Your task - How many lines of the data contain the string "fhead"? Write the number and nothing more.

Data records -
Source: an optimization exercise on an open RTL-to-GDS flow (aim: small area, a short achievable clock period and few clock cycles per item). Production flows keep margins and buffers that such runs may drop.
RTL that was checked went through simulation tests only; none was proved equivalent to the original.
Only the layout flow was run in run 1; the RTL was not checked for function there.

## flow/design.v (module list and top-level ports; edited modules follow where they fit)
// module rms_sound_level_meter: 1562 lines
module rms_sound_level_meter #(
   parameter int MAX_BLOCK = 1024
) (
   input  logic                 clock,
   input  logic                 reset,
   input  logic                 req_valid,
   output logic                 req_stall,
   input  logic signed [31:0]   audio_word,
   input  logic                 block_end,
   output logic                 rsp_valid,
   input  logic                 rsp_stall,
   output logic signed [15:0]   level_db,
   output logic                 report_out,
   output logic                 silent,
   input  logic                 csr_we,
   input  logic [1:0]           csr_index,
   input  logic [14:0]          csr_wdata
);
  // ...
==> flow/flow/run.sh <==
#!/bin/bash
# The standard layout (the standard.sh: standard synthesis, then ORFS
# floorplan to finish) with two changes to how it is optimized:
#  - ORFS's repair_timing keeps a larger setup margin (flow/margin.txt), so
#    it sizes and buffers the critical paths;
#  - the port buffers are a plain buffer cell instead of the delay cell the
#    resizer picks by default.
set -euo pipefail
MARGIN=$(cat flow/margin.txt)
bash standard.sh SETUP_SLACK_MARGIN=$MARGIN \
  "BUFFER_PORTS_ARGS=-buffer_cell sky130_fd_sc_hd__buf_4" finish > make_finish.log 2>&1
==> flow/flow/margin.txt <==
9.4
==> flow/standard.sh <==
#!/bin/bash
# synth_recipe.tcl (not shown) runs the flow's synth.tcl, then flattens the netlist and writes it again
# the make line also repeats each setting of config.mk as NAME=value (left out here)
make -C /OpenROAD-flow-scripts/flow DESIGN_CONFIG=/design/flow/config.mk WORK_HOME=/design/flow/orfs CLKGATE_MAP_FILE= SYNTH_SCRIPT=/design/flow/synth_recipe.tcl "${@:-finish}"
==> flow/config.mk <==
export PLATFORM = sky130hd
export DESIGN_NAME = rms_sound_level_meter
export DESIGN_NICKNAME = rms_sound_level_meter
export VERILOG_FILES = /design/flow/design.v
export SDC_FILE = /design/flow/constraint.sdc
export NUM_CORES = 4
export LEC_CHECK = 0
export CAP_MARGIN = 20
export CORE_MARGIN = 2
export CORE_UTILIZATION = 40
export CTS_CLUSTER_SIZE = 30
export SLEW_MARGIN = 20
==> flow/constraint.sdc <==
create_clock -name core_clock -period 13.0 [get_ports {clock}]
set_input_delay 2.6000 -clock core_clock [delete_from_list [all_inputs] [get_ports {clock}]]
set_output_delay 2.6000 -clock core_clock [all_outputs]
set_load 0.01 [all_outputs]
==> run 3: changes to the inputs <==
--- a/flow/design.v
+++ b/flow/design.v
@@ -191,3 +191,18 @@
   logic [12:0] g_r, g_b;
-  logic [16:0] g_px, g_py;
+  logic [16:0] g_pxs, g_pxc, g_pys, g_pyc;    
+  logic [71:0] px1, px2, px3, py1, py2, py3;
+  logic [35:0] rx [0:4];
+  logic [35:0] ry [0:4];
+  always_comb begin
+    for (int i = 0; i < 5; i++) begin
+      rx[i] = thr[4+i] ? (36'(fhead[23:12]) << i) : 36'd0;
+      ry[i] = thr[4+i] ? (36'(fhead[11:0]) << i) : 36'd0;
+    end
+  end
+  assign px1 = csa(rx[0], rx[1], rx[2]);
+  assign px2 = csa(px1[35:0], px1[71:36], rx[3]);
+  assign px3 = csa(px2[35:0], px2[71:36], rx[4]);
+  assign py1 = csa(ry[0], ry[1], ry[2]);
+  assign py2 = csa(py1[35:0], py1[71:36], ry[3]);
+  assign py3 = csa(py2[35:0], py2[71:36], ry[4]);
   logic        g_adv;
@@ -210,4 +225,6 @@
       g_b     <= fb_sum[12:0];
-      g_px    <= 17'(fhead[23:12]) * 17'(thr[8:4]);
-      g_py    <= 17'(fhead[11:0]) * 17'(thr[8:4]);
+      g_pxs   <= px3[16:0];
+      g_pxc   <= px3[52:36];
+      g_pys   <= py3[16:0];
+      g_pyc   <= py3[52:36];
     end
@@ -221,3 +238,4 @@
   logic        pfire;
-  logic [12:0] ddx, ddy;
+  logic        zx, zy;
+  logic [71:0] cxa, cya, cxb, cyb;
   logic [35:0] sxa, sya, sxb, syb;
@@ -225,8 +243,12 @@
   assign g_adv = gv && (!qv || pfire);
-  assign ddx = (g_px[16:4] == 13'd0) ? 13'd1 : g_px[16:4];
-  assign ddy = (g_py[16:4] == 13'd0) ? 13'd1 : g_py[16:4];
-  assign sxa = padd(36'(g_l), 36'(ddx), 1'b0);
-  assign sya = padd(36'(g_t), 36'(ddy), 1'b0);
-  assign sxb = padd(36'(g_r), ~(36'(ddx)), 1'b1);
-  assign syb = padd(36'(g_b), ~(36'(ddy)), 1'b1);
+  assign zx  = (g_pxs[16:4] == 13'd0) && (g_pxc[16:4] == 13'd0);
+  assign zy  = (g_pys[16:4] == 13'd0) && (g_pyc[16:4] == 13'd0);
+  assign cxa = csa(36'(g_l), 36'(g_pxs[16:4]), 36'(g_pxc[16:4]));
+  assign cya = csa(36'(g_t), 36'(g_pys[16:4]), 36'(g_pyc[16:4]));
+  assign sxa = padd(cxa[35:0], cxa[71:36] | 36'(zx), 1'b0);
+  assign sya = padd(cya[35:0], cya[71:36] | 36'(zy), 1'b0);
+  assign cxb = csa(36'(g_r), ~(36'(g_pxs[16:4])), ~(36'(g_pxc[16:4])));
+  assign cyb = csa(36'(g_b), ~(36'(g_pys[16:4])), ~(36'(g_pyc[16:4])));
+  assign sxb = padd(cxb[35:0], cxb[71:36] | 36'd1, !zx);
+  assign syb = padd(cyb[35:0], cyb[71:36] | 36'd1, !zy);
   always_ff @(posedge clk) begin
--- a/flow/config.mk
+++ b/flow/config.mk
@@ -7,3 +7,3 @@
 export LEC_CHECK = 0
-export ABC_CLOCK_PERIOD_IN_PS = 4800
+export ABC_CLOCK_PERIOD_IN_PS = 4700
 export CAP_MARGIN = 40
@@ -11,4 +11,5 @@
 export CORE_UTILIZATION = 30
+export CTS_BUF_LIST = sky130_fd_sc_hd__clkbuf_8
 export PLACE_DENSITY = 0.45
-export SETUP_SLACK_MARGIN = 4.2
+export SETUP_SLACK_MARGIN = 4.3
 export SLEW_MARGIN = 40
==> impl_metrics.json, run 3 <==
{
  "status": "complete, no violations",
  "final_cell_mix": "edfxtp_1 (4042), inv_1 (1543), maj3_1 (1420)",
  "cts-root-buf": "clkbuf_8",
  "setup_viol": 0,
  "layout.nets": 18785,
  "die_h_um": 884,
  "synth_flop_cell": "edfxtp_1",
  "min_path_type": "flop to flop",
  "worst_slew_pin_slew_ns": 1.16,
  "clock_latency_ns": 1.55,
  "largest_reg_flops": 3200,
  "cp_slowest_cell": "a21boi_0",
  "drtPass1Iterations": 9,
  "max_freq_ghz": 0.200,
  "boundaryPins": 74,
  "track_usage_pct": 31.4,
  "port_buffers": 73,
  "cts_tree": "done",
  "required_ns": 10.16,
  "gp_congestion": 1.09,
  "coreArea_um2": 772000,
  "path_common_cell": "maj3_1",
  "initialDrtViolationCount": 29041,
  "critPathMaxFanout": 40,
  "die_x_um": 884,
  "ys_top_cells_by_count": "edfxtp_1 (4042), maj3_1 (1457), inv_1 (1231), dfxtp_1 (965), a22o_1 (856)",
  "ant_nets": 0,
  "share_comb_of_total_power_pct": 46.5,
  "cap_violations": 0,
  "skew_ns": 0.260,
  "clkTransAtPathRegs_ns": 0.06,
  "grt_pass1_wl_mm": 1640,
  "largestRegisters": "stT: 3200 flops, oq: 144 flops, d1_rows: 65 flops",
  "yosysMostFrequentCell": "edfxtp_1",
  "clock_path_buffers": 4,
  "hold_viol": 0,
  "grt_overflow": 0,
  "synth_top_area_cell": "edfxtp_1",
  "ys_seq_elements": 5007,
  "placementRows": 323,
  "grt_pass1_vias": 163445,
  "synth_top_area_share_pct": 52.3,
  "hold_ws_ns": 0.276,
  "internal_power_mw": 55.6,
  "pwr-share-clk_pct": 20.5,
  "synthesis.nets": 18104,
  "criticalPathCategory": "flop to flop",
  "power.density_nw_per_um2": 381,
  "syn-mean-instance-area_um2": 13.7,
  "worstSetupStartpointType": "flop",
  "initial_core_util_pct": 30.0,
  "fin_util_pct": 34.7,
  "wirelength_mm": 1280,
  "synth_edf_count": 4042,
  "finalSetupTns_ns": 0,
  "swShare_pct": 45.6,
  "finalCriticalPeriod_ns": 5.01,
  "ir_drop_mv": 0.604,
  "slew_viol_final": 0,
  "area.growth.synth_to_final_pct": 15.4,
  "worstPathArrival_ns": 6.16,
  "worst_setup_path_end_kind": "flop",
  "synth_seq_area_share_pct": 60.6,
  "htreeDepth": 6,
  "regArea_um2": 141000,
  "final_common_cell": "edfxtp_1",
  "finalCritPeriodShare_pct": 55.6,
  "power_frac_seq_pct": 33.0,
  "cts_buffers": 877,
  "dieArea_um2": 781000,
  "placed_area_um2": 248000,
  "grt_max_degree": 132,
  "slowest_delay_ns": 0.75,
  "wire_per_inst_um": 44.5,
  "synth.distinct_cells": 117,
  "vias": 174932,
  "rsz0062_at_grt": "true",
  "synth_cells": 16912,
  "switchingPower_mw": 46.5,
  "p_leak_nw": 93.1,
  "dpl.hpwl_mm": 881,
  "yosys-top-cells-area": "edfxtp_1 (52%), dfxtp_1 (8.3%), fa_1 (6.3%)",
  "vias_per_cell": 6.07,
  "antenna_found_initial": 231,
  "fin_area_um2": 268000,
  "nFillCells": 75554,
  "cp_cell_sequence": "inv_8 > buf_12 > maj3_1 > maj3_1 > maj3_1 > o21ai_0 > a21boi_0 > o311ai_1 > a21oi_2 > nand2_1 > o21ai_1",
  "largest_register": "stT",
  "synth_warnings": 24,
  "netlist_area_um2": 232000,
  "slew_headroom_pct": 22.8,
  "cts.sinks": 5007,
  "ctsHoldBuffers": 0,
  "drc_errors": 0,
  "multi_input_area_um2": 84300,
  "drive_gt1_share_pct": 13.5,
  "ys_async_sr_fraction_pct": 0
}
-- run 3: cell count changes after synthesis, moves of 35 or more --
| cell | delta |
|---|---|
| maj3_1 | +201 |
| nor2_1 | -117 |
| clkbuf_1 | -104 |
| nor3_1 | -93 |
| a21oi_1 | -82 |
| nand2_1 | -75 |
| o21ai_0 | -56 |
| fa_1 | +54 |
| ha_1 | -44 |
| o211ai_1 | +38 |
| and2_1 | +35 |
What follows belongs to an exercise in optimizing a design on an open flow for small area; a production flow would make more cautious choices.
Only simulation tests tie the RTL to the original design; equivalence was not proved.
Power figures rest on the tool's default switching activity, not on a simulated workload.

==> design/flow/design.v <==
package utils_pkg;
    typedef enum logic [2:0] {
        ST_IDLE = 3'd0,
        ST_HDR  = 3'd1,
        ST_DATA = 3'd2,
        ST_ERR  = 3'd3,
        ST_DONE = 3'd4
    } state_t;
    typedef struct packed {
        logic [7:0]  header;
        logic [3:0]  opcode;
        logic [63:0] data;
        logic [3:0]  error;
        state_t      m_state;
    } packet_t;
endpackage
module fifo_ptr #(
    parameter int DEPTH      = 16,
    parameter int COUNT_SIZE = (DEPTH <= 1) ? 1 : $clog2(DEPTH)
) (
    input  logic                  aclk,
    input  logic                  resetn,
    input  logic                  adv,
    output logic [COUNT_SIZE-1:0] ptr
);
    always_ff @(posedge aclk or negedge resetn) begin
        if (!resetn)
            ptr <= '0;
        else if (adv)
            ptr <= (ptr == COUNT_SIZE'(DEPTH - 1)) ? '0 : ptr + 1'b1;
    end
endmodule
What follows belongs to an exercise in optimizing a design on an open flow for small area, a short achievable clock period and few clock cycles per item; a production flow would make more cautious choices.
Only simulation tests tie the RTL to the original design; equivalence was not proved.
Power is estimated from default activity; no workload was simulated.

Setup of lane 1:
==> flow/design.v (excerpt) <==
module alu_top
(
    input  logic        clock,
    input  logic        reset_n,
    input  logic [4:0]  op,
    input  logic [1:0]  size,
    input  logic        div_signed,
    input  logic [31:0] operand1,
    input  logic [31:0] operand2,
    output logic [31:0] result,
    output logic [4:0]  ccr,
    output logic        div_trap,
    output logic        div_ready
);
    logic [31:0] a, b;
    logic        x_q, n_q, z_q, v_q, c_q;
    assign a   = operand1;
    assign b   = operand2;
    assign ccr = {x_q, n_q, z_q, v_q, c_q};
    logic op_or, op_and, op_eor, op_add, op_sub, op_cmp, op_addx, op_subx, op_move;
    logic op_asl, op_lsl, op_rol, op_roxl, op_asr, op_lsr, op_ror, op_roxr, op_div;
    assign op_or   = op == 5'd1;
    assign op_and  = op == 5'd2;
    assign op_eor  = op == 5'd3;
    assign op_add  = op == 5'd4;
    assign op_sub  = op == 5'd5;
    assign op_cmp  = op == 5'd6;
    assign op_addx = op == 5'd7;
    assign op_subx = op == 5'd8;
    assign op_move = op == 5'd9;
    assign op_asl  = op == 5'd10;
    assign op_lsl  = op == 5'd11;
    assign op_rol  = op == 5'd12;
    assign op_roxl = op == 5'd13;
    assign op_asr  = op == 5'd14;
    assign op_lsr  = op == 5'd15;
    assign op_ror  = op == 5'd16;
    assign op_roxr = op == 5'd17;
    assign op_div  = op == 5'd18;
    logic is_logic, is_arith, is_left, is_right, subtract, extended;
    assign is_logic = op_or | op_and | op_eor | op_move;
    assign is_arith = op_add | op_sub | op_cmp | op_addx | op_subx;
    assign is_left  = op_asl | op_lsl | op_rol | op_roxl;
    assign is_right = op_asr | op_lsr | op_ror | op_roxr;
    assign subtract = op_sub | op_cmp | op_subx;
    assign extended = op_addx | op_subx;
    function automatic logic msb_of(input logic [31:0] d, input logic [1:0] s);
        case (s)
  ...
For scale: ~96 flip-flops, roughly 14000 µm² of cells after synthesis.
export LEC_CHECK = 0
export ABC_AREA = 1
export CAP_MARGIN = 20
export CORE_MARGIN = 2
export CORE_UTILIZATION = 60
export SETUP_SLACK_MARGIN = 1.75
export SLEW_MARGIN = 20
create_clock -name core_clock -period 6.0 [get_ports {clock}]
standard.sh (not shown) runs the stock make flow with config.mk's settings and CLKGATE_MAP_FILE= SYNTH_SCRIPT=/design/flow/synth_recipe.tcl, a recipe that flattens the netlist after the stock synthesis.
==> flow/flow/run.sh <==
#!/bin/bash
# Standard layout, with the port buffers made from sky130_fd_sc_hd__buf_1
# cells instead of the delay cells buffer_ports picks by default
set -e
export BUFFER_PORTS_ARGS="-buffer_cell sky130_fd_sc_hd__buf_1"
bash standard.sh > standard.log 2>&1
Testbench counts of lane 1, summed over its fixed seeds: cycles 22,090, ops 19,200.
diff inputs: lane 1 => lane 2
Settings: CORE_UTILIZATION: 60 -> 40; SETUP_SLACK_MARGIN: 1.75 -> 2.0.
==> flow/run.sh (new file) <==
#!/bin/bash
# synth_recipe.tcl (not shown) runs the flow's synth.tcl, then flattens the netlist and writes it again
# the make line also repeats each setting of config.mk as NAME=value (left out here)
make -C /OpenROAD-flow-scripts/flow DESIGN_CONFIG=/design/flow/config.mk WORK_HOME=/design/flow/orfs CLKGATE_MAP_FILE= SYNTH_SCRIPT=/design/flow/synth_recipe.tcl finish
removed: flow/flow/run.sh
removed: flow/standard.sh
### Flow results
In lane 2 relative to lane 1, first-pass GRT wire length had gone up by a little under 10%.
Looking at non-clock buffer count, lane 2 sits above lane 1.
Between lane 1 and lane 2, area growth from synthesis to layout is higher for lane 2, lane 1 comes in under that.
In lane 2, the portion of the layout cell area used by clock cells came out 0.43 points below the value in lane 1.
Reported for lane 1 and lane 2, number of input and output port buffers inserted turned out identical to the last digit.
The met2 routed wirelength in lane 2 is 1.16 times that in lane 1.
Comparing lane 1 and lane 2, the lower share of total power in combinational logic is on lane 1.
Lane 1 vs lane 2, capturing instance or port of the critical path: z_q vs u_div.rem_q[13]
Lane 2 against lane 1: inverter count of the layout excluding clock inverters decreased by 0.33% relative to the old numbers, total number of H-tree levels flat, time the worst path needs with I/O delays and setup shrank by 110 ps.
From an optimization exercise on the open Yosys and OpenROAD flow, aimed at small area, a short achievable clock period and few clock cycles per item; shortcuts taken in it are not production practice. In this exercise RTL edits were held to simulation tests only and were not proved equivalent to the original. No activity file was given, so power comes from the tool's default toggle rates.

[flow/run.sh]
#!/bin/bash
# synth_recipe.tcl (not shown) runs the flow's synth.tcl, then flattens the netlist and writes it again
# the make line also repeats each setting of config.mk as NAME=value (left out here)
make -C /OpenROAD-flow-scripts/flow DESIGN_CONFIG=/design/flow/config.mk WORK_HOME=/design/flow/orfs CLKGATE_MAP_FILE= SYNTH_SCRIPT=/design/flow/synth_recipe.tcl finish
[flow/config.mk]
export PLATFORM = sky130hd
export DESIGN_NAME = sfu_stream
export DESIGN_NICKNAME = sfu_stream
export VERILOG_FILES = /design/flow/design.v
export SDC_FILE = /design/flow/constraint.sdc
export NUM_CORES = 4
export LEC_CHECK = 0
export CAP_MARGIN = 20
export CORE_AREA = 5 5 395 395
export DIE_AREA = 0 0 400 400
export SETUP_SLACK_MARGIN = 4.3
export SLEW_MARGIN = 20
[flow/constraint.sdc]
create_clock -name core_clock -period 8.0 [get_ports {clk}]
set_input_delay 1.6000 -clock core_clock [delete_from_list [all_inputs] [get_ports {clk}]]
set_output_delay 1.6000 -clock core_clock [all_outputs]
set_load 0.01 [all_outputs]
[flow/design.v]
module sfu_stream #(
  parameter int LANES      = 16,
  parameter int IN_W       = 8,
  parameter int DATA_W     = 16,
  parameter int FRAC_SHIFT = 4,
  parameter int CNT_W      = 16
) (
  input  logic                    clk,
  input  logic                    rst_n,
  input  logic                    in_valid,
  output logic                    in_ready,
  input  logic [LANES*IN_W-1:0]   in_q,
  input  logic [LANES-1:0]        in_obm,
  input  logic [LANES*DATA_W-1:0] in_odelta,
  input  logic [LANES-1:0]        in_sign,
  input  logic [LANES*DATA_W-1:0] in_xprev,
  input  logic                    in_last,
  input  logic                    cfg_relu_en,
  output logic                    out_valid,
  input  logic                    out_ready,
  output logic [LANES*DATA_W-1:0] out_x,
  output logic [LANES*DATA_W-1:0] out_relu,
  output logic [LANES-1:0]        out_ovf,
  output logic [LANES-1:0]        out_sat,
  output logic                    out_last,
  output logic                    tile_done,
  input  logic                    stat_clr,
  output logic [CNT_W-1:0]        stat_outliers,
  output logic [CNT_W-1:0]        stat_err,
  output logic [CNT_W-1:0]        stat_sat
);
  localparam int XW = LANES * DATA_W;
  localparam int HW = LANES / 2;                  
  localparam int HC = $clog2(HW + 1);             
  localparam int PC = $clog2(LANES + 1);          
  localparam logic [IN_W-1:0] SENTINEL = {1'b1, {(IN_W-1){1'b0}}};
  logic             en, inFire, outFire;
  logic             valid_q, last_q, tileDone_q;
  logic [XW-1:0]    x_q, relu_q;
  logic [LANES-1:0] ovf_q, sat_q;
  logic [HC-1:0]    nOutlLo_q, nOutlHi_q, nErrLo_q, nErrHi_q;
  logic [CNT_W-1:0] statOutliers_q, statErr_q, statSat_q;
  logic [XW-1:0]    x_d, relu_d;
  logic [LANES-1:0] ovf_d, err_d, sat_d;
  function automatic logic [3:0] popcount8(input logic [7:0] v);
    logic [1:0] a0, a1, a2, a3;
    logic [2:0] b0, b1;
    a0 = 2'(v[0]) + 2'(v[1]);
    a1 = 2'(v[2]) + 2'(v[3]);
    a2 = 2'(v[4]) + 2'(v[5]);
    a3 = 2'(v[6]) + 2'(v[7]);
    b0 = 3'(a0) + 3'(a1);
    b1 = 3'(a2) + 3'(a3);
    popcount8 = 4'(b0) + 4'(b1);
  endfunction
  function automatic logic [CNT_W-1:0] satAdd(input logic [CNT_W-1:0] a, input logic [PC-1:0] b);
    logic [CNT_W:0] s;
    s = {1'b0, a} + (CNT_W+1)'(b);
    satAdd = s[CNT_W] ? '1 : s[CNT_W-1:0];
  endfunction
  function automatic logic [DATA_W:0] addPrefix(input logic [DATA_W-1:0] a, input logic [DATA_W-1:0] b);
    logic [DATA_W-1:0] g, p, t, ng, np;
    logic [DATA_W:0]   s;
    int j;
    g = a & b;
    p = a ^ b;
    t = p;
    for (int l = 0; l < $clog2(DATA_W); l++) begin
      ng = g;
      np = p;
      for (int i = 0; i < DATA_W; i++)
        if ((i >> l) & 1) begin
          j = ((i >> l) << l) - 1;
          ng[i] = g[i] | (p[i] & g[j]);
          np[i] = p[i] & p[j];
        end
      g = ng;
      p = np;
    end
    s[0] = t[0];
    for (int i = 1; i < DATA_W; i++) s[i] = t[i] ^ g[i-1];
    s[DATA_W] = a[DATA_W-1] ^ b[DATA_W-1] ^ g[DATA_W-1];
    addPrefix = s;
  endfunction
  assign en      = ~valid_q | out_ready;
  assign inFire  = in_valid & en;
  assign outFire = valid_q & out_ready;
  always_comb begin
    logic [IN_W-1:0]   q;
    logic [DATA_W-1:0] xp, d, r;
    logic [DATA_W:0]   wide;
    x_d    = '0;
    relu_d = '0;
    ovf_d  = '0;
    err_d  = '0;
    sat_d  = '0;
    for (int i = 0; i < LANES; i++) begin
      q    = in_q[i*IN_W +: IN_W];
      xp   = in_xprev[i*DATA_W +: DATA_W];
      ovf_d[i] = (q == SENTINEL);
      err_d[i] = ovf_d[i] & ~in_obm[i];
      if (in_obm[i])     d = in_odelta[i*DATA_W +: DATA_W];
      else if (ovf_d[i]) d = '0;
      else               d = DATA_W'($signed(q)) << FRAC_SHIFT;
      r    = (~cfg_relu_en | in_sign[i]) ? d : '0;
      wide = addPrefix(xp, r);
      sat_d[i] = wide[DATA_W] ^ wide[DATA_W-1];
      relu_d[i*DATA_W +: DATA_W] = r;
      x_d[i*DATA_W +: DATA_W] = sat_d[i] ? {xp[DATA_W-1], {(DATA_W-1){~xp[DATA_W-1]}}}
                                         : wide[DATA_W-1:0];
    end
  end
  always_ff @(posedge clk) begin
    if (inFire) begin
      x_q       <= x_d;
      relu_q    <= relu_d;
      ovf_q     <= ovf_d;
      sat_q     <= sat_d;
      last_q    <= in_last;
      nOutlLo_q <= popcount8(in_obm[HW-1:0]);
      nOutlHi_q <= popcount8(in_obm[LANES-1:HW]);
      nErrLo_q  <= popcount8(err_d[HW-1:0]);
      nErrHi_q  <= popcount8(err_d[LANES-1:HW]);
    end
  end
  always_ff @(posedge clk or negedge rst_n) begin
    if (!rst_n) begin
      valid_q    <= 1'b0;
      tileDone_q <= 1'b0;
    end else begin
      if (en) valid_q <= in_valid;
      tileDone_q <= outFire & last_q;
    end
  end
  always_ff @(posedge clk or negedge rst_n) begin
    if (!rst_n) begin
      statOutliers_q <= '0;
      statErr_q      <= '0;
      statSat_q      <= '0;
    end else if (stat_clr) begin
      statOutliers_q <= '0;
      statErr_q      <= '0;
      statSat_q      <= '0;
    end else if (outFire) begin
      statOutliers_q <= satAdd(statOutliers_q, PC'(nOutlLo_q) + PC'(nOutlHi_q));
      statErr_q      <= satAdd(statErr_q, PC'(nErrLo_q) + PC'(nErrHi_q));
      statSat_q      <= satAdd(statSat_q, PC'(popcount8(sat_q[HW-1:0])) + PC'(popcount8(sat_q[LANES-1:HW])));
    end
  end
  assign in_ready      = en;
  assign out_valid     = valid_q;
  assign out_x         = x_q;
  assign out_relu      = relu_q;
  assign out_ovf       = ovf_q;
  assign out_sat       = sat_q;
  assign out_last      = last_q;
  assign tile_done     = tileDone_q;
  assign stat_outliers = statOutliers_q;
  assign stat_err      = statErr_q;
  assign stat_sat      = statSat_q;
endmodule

Finished task - 4